Only a small fraction of the disease burden from the risk factors considered was among those aged 5 to 14 years. This was because some of the leading conditions that affect this age group, such as motor vehicle accidents and other injuries and depression, have complex and heterogeneous causes that could not easily be included in the risk-based framework used. For other leading diseases of this group, such as diarrhea and lower respiratory infections, most epidemiological studies have focused on children younger than five and do not provide estimates of hazardous effects for older children.

Figure 4.2 presents the burden of disease due to the 10 leading risk factors for low- and middle-income countries and for high-income countries by disease or disease group. Leading causes of the burden of disease in low- and middle-income countries include the risk factors affecting the poor and associated with communicable, maternal, perinatal, and nutritional conditions (Group I)—such as childhood underweight (8.7 percent); unsafe water, sanitation, and hygiene (3.7 percent); indoor smoke from household use of solid fuels (3.0 percent); and unsafe sex (5.8 percent)—along with risk factors for noncommunicable diseases (Group II), including addictive substances, nutrition related risks, and physical inactivity.
[Figure 4.2]

The relative contribution of unsafe sex was disproportionately larger in Sub-Saharan Africa (17.8 percent) than in all other regions, because HIV/AIDS prevalence and mortality are higher in Sub-Saharan Africa than anywhere else. This makes unsafe sex a leading cause of the burden of disease in this region together with childhood underweight (17.1 percent). The outcomes of these two risk factors were mostly communicable, maternal, perinatal, and nutritional conditions, which dominate the disease burden in high-mortality developing regions.

In addition to their relative magnitude, the absolute loss of healthy life years attributed to risk factors in low- and middle-income regions is enormous.

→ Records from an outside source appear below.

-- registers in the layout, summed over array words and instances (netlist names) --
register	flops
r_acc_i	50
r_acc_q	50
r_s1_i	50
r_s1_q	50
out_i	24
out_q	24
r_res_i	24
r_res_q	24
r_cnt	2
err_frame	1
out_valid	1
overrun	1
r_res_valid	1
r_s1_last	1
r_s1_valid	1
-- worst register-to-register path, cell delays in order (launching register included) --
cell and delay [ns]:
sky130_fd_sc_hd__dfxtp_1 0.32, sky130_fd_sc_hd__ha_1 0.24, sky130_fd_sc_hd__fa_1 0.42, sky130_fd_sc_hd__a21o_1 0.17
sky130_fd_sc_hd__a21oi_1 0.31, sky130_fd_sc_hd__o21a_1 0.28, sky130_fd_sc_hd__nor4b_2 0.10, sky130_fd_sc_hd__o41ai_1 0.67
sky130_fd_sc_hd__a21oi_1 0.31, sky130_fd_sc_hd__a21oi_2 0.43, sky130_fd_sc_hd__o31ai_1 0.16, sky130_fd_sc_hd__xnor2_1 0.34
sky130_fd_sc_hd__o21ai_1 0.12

In these regions, which account for 85 percent of the global population, childhood underweight and unsafe sex alone contributed more to the loss of healthy life (200 million DALYs[3,0]) than all diseases and injuries in high-income countries (149 million DALYs[3,0]). In high-income countries, smoking (12.9 percent), high blood pressure (9.3 percent), overweight and obesity (7.2 percent), high cholesterol (6.3 percent), and alcohol use (4.4 percent) were the leading causes of loss of healthy life, contributing mainly to noncommunicable diseases and injuries (groups II and III).